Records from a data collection
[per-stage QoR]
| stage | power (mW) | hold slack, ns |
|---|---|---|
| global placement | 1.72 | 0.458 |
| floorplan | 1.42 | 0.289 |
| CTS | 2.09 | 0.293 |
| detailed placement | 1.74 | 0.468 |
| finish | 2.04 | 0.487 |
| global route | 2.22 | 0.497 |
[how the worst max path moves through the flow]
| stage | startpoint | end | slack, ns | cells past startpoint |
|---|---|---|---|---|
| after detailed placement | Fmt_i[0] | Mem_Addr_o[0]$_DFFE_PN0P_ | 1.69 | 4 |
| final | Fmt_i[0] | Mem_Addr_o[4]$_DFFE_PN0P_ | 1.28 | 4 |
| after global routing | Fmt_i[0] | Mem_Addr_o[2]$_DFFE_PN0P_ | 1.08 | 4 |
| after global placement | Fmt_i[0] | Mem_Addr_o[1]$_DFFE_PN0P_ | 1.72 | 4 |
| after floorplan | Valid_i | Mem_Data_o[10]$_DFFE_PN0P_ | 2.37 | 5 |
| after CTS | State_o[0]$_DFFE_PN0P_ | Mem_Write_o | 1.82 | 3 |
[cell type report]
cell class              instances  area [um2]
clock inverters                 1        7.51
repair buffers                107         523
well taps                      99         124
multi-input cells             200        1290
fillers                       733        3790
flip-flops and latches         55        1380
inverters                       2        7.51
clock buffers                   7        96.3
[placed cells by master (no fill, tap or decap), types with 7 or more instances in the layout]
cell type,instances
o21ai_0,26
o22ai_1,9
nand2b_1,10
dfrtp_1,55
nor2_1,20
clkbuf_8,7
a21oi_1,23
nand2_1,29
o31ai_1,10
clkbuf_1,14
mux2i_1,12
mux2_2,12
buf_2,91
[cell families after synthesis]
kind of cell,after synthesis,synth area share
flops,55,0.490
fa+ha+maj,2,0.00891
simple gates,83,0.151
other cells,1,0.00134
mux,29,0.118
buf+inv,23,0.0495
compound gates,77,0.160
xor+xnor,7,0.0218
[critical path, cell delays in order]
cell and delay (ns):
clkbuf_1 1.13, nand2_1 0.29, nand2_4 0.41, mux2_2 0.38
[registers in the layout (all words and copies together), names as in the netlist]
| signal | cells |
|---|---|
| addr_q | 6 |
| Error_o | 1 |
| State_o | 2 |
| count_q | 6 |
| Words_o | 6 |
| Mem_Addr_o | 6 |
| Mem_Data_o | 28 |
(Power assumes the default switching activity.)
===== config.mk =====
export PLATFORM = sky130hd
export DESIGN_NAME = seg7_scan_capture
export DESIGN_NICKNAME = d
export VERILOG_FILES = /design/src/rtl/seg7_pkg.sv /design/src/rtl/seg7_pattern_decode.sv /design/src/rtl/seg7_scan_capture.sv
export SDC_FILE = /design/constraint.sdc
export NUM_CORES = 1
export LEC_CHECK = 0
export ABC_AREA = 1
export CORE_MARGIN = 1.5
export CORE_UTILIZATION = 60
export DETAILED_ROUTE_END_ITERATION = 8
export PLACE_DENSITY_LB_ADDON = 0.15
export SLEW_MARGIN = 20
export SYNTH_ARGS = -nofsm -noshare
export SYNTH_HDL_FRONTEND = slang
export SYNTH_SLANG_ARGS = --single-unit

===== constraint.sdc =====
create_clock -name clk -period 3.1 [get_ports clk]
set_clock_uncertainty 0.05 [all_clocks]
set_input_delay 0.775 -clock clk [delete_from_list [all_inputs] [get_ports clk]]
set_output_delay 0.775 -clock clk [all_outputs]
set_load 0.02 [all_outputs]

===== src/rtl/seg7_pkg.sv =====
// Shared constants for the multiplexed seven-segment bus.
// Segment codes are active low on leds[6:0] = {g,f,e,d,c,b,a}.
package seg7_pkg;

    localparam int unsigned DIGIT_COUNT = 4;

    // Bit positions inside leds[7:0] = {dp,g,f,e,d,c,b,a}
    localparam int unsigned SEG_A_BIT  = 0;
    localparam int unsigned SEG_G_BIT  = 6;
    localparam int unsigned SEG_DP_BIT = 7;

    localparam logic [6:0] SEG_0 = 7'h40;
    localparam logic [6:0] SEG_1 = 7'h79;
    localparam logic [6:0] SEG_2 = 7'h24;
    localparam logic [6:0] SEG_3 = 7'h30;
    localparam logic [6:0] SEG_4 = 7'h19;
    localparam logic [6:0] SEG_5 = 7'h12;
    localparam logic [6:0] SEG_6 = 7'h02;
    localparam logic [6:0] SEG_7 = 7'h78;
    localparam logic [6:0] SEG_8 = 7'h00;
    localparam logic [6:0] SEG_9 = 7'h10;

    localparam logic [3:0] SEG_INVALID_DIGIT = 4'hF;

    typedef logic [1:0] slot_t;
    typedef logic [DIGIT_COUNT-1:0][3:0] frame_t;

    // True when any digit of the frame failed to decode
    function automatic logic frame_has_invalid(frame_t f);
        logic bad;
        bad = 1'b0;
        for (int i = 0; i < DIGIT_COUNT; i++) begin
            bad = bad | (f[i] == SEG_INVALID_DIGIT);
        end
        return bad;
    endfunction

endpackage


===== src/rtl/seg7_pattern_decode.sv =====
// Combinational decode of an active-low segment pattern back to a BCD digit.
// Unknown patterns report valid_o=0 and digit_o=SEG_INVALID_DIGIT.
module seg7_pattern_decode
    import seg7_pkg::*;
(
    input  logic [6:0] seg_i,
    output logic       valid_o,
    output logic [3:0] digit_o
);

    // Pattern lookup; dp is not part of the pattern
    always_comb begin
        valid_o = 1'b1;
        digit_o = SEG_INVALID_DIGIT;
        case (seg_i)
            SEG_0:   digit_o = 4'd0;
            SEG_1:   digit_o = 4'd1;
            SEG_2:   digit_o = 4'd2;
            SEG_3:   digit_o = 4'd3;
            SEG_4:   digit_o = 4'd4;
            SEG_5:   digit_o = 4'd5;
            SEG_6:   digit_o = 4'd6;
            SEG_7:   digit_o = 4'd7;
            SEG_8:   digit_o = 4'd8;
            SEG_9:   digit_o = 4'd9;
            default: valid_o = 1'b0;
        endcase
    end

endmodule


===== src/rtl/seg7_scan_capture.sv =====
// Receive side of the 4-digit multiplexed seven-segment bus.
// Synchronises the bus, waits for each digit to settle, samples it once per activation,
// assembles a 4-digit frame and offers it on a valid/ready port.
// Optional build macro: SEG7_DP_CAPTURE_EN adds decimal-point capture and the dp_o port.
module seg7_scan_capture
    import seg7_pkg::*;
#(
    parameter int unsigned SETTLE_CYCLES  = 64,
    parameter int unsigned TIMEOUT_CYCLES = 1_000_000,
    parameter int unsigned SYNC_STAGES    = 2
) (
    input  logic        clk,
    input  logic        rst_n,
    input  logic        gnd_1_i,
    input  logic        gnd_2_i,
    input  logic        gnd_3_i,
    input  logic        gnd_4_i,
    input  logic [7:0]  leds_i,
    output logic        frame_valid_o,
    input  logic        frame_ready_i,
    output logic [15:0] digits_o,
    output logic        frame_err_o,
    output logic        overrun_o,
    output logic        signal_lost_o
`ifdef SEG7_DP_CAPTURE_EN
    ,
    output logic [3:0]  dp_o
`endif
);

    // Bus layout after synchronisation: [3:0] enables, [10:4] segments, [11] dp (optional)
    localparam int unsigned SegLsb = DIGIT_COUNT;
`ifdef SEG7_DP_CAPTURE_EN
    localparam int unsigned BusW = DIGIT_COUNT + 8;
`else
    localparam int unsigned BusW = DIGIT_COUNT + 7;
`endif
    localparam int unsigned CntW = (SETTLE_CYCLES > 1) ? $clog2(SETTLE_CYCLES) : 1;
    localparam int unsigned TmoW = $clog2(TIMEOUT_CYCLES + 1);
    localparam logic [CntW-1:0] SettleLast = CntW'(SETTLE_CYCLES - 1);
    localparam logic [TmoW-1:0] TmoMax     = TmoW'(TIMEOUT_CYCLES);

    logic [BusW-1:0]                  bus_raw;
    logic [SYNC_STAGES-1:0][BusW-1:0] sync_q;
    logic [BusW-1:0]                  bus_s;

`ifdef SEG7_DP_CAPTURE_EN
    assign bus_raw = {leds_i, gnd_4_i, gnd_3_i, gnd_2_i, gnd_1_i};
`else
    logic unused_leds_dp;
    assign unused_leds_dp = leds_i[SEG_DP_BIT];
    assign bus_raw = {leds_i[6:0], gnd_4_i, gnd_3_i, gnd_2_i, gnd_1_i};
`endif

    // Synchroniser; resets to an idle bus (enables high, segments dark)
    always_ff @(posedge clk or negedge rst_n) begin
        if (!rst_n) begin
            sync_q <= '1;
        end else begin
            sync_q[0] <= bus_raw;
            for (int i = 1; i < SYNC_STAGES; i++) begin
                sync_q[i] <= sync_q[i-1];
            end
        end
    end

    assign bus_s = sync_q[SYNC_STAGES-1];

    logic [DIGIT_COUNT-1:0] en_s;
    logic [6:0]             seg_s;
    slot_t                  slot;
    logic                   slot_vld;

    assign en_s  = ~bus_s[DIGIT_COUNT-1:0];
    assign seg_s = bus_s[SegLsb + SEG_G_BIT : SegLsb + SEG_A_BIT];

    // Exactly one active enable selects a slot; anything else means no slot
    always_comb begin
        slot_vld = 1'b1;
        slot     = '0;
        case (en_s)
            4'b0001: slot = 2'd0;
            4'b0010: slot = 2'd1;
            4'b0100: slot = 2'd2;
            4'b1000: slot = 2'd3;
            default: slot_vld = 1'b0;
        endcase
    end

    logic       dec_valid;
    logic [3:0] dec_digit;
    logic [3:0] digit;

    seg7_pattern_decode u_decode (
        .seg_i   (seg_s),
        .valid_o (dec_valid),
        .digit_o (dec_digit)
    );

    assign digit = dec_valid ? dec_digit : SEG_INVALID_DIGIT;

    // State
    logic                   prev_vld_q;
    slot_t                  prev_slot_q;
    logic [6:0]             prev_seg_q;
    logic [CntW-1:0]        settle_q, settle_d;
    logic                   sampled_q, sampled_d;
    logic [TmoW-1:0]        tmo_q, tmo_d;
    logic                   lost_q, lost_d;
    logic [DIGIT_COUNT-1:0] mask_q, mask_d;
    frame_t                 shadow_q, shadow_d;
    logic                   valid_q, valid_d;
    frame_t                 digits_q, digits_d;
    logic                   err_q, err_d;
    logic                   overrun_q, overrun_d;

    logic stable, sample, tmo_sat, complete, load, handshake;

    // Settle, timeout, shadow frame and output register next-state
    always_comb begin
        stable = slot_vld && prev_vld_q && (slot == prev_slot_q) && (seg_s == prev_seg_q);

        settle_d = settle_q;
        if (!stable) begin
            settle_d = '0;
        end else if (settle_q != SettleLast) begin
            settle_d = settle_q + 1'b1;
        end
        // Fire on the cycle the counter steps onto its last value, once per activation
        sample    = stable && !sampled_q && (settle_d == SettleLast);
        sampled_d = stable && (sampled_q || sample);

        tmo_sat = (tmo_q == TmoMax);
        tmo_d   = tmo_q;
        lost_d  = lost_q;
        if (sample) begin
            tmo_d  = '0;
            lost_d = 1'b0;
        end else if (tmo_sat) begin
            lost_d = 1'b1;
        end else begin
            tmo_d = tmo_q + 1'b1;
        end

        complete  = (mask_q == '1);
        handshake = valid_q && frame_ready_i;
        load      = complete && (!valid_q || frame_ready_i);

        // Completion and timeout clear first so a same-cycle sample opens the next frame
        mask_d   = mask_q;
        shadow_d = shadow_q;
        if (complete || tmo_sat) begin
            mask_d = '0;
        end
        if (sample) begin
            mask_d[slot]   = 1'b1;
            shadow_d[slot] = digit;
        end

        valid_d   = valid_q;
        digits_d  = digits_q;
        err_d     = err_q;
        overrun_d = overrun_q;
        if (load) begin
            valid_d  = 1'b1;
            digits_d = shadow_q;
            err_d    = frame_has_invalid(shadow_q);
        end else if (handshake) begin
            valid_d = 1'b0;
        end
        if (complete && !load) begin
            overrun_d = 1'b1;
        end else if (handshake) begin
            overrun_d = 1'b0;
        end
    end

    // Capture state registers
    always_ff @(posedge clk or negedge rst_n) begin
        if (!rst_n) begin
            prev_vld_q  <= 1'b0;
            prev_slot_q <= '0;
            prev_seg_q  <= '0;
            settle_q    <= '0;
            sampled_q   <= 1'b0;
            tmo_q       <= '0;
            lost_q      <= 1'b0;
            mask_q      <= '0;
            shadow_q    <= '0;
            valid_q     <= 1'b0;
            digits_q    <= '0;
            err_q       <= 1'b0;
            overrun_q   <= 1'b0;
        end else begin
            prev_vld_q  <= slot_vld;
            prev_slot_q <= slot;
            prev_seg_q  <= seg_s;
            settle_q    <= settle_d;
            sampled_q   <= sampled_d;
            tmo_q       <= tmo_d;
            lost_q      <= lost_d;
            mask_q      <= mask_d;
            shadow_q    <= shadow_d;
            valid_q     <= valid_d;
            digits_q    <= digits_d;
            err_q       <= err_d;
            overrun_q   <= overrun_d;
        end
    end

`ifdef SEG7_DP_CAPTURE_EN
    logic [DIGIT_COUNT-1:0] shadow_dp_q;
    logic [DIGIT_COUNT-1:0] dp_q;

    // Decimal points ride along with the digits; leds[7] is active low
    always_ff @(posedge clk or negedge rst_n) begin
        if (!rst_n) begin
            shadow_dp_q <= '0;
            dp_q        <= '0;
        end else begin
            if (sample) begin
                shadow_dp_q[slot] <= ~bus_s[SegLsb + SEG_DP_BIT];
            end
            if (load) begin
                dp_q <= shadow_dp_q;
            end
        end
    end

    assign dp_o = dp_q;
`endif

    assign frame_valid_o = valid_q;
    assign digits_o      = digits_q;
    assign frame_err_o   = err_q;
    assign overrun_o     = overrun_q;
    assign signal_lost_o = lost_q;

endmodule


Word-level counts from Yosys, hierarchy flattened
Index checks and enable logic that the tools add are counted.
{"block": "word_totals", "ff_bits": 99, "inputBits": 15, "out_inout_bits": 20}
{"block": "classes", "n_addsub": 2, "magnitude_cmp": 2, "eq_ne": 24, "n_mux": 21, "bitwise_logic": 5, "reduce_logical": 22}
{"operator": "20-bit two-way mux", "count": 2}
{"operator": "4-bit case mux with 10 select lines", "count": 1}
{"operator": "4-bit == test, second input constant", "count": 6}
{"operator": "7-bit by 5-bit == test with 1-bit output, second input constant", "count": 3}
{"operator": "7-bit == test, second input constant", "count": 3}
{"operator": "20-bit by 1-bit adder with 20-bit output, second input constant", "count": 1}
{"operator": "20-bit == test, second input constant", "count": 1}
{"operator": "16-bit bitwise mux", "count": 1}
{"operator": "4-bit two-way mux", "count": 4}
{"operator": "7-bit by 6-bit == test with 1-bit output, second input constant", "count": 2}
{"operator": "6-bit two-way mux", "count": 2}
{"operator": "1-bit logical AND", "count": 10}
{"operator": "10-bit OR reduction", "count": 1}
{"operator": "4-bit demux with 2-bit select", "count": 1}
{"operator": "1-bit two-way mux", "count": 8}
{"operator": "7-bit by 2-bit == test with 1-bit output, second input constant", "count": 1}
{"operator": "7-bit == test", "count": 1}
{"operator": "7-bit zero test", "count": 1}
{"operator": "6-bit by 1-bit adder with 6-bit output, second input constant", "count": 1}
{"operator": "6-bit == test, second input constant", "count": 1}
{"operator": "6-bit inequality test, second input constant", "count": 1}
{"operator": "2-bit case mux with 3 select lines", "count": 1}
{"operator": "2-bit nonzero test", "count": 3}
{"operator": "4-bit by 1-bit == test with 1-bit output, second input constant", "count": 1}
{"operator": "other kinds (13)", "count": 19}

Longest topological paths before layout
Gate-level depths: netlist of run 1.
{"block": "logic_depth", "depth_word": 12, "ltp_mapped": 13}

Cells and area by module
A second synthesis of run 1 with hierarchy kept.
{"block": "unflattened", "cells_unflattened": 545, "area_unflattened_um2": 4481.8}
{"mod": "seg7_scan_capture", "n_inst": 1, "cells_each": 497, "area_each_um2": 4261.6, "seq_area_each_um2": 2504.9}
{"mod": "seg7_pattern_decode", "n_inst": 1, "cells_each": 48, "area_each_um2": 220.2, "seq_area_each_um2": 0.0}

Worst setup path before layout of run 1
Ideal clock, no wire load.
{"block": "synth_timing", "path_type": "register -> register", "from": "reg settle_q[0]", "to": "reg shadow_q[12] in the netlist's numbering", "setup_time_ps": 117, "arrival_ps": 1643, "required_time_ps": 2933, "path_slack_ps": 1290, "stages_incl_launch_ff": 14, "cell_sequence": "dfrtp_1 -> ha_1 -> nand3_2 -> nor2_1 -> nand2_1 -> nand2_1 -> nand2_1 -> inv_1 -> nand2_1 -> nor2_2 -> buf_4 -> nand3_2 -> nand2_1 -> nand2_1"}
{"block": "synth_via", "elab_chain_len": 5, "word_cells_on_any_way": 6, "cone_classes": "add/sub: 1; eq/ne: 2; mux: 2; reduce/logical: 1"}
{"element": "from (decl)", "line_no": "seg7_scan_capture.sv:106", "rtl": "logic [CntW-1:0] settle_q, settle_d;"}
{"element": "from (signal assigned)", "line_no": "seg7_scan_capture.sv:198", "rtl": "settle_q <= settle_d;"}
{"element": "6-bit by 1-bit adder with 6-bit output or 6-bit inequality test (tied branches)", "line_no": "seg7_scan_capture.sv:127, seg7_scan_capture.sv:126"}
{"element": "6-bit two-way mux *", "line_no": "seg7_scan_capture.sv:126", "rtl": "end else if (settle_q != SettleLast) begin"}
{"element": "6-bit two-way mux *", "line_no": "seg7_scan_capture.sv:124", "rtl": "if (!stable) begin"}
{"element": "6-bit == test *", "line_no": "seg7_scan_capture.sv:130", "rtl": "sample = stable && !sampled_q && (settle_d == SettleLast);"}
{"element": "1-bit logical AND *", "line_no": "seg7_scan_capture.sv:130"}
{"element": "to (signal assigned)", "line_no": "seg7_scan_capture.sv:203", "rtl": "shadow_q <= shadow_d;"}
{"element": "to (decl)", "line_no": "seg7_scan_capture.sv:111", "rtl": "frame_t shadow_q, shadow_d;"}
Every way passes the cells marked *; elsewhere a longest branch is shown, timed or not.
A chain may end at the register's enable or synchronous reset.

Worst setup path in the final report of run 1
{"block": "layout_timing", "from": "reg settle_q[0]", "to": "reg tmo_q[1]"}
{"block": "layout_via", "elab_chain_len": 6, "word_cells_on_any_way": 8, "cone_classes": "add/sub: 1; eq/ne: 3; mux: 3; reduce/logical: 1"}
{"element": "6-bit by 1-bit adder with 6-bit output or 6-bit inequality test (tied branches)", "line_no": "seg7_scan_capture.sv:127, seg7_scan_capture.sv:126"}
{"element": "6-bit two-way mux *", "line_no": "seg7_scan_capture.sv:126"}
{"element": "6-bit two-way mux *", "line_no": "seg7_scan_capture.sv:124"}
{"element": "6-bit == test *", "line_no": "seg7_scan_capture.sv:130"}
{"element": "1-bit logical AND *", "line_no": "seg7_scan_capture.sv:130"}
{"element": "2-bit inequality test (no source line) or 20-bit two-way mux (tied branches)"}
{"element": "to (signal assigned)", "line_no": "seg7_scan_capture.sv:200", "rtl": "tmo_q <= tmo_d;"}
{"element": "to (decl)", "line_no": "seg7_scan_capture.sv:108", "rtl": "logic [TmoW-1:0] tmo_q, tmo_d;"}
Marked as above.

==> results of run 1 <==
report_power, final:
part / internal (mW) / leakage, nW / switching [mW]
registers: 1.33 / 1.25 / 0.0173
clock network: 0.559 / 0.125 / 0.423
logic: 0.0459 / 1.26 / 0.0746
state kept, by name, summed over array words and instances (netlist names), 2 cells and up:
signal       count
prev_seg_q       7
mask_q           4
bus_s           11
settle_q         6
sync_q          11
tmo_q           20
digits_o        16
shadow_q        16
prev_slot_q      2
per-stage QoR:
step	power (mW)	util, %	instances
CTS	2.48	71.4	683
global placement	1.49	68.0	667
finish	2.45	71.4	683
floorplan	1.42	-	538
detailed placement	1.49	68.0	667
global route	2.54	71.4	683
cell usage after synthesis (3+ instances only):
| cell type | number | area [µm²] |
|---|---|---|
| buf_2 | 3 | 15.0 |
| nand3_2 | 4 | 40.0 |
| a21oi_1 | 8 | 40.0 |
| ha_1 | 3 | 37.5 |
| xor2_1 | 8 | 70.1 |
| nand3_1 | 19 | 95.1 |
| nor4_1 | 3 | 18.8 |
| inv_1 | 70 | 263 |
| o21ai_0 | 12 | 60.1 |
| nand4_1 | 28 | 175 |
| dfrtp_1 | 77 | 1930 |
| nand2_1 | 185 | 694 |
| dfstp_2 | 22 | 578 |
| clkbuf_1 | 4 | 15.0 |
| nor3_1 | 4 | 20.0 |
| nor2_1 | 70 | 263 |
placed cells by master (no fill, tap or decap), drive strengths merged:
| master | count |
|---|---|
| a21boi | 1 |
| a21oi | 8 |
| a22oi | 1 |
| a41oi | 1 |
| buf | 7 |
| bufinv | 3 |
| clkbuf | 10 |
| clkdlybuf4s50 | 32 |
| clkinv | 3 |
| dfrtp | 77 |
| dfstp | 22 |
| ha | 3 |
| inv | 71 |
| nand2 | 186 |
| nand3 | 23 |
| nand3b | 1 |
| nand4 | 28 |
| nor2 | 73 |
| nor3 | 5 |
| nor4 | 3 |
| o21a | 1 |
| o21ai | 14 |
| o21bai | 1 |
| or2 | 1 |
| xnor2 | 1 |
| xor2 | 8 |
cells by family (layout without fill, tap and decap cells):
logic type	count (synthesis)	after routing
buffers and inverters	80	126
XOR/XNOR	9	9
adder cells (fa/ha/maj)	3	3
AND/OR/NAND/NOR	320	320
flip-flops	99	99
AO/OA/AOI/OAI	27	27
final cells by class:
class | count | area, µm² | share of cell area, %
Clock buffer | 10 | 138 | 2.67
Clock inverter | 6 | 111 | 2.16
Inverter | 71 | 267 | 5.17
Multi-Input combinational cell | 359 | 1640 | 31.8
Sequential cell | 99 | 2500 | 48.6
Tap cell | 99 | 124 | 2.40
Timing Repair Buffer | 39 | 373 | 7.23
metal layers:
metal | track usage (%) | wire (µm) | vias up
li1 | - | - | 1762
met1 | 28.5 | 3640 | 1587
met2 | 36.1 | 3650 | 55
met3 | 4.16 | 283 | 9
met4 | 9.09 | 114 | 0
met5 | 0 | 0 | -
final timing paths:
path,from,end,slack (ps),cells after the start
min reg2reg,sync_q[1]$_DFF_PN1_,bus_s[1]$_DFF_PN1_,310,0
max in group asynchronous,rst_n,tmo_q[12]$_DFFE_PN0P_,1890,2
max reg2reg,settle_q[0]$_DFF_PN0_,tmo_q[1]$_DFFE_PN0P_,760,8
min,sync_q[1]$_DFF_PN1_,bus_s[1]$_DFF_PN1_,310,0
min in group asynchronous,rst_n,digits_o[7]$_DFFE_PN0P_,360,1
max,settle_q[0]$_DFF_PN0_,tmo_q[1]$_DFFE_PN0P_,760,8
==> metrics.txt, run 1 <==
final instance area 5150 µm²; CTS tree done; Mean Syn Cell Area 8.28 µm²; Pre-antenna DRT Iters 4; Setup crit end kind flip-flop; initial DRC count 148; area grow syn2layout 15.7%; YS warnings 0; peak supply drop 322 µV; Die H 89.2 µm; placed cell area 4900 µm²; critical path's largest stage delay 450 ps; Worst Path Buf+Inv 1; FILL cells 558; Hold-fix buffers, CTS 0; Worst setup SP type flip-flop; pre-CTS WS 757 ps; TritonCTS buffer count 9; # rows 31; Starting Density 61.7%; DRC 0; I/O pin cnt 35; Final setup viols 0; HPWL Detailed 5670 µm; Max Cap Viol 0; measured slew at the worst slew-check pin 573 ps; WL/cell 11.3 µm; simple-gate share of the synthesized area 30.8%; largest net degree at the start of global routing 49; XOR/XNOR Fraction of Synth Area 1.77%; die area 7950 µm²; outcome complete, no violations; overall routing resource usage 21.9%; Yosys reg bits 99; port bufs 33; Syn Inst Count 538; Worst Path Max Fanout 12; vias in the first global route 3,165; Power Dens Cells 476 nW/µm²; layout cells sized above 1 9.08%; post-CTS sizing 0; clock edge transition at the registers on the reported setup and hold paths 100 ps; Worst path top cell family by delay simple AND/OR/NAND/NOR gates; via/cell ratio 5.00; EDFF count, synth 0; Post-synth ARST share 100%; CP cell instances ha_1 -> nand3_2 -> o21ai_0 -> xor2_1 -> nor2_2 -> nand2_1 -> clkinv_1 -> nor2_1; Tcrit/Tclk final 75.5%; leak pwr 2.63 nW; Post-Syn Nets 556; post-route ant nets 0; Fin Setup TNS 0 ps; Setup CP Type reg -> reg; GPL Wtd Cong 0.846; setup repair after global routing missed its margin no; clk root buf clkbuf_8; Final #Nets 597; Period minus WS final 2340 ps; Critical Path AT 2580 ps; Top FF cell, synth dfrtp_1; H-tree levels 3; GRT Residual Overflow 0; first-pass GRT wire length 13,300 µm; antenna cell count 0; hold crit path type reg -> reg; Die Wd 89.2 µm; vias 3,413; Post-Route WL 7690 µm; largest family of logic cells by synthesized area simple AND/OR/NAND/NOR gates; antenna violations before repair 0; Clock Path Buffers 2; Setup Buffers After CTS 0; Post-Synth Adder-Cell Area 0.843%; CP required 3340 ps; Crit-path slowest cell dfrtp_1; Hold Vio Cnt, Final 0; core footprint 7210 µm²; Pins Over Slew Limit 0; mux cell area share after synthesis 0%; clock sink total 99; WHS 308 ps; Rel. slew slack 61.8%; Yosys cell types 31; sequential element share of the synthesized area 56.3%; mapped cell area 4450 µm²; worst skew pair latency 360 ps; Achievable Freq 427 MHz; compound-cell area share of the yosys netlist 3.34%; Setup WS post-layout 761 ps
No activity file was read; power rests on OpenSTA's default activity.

* EXERCISE OBJECTIVE: Whenever a line above includes "decap", copy it in full.

* REPLY:
[placed cells by master (no fill, tap or decap), types with 7 or more instances in the layout]
placed cells by master (no fill, tap or decap), drive strengths merged:
cells by family (layout without fill, tap and decap cells):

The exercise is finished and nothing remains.